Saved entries
Content starts
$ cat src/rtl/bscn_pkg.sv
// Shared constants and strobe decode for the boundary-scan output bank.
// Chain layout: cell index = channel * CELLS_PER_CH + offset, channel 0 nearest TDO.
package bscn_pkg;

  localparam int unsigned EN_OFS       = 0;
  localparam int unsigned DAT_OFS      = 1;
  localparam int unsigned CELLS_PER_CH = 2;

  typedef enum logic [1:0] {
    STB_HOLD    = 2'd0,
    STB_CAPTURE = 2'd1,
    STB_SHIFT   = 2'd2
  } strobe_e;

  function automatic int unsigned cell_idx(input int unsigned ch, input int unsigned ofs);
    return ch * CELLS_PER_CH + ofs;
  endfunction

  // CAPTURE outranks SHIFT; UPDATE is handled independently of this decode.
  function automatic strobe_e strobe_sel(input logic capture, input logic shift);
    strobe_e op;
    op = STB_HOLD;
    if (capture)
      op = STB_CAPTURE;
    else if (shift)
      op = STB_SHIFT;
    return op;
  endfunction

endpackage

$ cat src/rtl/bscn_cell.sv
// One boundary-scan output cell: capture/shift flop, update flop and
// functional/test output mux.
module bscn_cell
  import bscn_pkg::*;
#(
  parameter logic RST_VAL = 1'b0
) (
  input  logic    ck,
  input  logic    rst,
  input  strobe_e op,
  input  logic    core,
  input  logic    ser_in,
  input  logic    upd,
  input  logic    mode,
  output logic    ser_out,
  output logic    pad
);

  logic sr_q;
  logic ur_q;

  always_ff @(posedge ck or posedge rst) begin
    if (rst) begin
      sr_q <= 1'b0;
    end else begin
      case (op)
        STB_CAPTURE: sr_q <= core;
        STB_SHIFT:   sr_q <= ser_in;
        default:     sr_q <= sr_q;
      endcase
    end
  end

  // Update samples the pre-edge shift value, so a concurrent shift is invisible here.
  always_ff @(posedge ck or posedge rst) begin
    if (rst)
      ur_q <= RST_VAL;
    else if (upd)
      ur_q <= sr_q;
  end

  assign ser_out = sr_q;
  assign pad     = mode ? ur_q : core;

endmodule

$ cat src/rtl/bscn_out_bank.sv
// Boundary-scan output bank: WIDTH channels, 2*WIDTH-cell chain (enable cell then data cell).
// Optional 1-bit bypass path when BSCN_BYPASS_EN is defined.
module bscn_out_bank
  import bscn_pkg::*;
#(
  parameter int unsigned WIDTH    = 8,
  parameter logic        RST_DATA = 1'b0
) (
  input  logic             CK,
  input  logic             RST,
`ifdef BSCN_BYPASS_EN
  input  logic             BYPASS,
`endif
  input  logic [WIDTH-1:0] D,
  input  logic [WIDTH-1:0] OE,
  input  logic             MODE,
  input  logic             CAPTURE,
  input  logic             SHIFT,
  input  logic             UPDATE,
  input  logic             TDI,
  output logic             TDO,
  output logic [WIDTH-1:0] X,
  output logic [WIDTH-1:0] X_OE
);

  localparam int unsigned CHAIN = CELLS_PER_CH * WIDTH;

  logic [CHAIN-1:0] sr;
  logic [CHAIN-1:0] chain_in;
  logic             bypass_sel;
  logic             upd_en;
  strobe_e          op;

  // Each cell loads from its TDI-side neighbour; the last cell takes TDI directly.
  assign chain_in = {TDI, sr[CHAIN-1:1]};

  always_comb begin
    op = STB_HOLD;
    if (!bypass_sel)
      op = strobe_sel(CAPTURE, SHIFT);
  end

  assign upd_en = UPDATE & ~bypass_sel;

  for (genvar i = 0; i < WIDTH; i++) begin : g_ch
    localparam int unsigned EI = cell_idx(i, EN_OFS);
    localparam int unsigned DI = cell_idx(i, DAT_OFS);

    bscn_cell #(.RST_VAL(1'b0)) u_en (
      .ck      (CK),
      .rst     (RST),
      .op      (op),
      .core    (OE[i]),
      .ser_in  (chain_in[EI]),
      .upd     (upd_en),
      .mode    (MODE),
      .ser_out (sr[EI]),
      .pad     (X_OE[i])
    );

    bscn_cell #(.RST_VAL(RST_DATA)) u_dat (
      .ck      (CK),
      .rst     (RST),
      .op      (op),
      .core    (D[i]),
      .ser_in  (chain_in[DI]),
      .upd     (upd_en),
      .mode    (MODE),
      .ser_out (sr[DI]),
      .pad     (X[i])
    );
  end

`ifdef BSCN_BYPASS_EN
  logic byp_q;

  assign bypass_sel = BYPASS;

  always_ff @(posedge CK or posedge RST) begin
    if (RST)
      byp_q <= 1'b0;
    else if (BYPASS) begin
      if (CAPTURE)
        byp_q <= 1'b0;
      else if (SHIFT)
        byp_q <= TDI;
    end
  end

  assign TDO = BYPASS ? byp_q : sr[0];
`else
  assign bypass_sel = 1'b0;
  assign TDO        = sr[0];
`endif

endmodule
Content ends
Content starts
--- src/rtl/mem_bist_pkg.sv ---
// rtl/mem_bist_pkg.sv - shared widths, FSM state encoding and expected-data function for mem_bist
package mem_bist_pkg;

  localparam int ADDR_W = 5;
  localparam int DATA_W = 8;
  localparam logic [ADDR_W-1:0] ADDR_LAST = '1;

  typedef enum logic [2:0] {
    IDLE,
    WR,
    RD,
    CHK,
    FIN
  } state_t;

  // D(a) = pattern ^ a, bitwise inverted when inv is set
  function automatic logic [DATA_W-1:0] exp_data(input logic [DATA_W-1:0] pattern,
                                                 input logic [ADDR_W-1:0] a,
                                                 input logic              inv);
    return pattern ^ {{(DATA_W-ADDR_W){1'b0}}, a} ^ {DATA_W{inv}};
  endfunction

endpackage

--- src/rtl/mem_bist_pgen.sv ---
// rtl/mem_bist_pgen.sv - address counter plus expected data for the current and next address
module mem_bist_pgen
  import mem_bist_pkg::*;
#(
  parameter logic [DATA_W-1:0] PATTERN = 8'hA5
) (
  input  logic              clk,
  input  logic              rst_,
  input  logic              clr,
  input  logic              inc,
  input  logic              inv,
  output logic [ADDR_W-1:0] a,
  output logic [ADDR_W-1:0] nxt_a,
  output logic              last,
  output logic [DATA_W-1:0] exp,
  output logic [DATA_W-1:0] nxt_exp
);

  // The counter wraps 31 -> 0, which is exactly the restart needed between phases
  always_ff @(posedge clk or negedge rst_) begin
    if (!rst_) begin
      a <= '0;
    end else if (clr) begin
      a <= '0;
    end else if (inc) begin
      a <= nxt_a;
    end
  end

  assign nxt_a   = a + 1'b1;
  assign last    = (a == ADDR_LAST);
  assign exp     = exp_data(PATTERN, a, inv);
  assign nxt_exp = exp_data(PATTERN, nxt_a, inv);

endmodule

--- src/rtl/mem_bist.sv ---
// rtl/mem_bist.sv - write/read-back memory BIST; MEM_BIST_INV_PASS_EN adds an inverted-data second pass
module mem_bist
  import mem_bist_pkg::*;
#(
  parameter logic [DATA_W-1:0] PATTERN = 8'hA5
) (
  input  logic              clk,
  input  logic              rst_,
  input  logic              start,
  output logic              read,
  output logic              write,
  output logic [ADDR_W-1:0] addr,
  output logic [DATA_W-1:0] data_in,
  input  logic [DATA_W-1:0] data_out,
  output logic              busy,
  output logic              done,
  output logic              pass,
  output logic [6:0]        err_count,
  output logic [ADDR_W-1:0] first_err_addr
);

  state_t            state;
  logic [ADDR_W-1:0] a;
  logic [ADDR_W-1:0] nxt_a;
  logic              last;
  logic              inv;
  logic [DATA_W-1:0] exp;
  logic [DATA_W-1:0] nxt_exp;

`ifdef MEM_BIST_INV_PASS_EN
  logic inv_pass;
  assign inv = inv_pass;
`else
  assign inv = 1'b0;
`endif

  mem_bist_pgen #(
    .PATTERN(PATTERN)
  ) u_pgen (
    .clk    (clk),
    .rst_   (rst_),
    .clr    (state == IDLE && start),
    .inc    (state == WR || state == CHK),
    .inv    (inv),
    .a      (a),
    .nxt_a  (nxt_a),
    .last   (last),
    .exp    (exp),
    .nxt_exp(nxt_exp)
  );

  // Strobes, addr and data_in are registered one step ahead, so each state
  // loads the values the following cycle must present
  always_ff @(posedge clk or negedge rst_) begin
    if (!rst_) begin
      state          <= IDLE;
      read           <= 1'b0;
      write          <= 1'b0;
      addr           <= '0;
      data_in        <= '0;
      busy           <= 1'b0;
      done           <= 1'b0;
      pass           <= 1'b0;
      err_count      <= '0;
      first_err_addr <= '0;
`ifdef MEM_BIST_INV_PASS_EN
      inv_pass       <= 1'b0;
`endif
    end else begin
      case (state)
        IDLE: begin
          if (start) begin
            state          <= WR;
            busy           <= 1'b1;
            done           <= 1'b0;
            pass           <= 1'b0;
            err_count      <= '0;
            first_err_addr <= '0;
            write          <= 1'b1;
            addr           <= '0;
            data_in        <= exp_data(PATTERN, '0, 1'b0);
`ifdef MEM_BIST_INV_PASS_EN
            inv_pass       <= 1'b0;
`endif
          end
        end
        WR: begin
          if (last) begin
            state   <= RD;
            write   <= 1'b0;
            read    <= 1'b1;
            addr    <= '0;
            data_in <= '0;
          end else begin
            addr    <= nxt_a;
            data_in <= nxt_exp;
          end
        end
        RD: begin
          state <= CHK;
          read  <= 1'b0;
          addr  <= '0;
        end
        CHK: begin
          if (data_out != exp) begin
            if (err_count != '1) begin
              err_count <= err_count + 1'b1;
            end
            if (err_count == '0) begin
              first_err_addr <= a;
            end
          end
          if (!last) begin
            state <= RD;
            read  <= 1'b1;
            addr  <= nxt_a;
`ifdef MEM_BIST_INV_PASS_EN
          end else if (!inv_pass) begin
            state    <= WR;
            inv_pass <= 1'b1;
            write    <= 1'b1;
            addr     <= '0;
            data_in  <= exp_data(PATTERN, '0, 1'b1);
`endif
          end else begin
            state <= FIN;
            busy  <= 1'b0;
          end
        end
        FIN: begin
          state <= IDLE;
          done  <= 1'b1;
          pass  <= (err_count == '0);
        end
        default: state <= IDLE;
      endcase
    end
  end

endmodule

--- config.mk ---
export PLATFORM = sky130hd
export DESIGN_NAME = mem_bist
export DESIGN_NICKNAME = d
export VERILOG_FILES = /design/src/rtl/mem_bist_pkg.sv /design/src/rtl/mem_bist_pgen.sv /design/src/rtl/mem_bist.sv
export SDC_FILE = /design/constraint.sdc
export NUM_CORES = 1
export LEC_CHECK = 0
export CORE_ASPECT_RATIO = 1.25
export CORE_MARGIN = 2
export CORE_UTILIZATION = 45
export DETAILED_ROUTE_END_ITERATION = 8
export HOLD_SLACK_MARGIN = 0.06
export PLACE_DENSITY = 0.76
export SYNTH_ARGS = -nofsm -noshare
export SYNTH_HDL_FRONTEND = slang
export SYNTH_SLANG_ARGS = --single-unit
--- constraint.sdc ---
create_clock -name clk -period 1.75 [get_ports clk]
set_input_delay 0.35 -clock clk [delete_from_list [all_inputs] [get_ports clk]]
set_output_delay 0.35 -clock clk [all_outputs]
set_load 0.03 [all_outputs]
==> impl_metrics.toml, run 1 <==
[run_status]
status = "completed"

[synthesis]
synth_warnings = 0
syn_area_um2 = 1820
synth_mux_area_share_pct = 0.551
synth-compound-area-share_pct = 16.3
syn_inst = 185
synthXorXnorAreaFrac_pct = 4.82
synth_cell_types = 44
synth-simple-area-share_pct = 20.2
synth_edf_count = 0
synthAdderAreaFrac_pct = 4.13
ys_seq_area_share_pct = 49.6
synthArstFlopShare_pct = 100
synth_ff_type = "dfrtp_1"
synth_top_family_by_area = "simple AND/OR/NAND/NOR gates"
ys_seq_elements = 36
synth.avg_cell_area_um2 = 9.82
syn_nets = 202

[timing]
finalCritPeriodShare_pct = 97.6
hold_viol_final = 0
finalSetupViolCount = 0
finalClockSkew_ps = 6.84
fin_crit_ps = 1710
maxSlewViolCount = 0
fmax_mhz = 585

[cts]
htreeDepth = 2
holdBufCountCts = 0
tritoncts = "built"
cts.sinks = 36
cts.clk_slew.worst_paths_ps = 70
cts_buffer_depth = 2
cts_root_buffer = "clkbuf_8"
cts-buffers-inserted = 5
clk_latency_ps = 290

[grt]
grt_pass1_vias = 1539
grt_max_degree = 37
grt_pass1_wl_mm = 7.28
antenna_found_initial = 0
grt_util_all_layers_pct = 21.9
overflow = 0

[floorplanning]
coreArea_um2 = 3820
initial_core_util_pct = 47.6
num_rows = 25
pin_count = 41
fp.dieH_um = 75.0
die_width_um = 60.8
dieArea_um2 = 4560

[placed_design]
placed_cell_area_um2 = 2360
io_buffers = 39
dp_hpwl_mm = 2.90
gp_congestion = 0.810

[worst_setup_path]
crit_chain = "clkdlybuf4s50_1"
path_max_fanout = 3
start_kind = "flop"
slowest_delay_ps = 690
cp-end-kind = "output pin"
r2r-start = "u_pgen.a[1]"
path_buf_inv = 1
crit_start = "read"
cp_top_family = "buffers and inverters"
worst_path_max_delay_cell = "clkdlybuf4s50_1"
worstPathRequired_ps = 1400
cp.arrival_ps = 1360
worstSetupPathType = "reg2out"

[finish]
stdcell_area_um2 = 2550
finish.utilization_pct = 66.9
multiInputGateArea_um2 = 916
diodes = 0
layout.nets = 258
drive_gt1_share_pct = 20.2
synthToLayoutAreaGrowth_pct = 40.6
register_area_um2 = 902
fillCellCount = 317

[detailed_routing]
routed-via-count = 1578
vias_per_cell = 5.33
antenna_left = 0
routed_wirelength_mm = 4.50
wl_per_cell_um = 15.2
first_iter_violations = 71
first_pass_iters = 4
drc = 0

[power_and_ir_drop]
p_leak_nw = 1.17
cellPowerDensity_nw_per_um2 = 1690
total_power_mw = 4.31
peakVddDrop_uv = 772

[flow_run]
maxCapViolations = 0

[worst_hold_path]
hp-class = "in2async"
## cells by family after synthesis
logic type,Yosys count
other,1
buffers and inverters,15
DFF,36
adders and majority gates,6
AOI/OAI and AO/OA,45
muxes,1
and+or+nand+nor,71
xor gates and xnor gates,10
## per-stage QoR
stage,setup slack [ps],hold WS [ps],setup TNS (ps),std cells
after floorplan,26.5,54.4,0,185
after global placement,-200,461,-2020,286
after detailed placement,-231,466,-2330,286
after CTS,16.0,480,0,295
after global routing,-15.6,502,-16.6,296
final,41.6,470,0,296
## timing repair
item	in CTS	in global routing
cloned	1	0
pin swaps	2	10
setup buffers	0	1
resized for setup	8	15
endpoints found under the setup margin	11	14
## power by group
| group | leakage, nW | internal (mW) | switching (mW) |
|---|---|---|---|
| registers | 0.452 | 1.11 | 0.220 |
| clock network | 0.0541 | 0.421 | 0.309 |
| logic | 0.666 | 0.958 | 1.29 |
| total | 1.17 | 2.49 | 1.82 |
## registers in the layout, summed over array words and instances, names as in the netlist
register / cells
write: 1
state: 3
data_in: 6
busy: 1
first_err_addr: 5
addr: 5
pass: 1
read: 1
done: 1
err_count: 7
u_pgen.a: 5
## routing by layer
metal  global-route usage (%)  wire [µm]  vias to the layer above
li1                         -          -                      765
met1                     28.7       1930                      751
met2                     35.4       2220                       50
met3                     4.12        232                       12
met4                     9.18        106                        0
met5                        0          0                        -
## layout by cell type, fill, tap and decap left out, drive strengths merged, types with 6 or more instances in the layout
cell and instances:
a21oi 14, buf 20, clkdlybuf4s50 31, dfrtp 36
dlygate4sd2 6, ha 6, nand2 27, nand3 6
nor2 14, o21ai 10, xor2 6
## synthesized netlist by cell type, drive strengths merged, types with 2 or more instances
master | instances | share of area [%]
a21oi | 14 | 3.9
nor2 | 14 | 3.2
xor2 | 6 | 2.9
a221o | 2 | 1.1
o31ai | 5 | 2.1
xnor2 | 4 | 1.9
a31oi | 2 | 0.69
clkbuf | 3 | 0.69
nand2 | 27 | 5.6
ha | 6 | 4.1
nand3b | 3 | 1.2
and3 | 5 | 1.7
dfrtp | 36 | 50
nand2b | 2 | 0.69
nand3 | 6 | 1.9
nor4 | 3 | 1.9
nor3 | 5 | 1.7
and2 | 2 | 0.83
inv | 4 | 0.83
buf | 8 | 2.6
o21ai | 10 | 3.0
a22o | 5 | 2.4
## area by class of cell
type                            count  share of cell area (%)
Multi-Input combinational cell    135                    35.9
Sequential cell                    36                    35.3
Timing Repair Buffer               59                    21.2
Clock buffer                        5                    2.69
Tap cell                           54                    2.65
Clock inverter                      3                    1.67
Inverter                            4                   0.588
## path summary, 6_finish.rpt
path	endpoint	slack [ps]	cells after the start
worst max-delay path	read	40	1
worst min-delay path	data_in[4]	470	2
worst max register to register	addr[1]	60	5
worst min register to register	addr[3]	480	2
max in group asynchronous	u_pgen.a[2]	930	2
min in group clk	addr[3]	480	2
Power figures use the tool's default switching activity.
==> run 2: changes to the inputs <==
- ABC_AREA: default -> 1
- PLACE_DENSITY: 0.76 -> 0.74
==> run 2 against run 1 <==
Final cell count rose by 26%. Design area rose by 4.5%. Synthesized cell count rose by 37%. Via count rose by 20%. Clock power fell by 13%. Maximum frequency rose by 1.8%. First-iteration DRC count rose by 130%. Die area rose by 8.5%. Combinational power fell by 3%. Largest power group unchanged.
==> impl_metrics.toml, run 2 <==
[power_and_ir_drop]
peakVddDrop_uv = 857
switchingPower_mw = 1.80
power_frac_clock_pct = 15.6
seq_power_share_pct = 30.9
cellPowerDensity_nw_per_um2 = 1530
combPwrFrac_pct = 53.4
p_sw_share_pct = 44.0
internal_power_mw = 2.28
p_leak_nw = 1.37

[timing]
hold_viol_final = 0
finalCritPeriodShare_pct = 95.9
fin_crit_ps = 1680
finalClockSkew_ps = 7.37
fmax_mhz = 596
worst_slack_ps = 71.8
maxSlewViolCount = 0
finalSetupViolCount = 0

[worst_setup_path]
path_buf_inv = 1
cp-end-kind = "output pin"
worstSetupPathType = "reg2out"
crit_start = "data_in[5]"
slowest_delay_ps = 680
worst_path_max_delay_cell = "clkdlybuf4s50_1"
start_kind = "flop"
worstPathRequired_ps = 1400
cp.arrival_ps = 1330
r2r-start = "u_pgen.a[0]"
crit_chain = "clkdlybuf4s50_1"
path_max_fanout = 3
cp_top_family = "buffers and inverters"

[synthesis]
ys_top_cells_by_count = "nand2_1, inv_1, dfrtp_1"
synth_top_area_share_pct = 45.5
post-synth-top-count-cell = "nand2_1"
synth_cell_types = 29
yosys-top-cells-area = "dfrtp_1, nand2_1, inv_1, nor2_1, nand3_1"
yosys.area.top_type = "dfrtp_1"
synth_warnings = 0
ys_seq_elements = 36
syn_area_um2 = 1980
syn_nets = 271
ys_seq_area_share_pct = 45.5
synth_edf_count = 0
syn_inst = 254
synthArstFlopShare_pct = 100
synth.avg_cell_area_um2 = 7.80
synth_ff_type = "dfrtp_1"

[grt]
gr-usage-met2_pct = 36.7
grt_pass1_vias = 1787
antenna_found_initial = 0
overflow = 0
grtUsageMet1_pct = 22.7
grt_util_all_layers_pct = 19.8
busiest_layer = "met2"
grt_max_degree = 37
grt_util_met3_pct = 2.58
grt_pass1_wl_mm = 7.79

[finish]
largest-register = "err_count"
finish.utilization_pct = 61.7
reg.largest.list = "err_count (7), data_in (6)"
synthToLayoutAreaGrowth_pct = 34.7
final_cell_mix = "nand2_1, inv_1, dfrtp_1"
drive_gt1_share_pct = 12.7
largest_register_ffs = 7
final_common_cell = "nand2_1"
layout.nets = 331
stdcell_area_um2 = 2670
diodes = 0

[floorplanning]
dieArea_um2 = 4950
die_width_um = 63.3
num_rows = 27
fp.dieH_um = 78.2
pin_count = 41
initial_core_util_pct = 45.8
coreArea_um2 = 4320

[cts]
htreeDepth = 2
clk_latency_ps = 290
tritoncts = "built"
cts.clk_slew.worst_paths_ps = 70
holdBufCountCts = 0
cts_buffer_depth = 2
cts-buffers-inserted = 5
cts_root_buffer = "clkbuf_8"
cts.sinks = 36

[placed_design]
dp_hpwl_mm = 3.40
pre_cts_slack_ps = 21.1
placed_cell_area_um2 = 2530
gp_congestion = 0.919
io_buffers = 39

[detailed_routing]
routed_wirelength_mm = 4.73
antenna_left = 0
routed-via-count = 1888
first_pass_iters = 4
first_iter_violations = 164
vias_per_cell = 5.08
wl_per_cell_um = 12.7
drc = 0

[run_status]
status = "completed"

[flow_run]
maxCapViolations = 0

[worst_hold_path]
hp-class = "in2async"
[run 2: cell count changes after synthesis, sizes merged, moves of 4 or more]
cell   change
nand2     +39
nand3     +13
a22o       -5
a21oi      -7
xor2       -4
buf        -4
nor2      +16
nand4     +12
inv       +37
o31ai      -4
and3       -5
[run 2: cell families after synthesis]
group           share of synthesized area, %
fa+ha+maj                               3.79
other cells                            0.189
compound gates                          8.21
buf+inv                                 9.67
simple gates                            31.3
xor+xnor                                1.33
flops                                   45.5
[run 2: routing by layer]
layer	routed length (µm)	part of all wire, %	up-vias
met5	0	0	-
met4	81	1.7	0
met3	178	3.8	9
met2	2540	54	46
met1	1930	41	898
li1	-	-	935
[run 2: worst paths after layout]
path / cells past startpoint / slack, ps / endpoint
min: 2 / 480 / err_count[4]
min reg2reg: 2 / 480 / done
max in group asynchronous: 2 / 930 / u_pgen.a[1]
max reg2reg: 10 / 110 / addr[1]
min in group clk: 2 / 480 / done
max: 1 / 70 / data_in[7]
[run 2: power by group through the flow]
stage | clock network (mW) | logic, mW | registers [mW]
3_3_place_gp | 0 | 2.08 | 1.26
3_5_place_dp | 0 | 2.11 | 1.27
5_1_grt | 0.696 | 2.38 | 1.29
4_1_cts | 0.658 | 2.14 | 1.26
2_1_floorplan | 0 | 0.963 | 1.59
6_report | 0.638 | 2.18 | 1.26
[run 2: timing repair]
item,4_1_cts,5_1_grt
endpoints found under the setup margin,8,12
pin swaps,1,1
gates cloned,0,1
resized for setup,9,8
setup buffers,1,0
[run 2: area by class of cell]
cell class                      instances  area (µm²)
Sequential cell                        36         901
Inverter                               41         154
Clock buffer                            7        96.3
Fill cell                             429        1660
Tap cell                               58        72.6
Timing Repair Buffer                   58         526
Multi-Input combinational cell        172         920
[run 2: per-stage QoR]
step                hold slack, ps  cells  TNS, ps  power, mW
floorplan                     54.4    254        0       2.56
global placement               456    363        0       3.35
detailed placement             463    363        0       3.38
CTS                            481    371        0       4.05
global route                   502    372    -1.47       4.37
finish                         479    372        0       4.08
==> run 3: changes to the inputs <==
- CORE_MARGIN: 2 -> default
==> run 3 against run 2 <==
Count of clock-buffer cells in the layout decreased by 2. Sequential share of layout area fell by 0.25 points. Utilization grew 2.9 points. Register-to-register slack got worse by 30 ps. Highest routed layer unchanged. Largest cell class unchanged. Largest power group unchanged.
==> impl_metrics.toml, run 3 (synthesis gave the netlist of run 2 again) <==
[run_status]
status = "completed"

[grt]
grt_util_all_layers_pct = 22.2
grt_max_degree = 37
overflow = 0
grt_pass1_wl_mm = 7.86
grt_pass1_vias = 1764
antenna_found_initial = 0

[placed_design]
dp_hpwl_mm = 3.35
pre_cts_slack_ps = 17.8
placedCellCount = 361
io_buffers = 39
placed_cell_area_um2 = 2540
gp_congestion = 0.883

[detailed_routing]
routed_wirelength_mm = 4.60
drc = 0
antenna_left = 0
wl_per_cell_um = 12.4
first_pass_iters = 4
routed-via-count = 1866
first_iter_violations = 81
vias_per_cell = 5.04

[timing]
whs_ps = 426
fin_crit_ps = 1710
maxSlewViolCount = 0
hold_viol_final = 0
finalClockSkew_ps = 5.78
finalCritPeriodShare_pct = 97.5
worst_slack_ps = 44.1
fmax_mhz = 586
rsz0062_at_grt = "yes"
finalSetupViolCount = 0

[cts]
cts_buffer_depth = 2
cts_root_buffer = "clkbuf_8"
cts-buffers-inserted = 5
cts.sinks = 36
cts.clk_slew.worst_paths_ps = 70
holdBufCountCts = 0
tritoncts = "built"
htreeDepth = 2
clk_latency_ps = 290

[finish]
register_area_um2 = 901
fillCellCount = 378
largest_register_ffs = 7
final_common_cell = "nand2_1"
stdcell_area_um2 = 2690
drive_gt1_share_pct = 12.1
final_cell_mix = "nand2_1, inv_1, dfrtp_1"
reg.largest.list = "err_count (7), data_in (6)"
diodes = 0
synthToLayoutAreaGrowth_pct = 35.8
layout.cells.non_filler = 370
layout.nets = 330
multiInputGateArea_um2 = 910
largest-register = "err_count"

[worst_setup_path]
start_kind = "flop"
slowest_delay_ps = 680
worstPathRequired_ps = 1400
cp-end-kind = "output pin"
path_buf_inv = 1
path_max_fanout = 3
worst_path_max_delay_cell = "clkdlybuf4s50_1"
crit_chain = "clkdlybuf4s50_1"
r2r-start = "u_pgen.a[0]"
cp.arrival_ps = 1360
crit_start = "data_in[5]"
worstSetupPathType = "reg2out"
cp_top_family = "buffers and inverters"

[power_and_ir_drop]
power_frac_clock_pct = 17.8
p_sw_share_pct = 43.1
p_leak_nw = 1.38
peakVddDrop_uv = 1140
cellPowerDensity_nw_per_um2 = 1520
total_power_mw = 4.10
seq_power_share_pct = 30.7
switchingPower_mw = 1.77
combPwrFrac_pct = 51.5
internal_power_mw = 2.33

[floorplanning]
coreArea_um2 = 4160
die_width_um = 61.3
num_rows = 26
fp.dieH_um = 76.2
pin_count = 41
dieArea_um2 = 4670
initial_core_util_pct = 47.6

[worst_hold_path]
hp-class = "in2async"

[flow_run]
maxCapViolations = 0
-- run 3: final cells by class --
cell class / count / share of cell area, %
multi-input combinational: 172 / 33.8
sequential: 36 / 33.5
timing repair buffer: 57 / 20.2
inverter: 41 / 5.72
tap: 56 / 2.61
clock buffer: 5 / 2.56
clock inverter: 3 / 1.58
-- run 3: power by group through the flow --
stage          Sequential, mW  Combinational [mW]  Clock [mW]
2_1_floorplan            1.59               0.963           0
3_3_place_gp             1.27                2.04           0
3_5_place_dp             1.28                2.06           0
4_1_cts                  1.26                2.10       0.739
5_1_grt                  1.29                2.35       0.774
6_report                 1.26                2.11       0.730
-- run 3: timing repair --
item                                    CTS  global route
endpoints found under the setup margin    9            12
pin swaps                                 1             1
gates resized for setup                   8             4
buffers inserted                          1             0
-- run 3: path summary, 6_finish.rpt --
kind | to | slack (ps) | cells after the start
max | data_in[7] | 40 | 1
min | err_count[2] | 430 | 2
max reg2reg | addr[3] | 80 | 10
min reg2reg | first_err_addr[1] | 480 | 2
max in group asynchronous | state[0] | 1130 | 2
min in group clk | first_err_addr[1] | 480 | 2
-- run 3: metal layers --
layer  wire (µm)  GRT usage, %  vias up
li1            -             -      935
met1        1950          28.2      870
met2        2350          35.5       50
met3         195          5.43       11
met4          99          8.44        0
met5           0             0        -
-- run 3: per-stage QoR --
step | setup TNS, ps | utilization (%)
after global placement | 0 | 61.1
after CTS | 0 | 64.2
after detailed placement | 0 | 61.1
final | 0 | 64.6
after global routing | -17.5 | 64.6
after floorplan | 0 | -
Content ends
Problem> Copy every line in the entries above that has the string "synthesis" in it.

Answer section>
[synthesis]
## cells by family after synthesis
[synthesis]
[run 2: cell count changes after synthesis, sizes merged, moves of 4 or more]
[run 2: cell families after synthesis]
==> impl_metrics.toml, run 3 (synthesis gave the netlist of run 2 again) <==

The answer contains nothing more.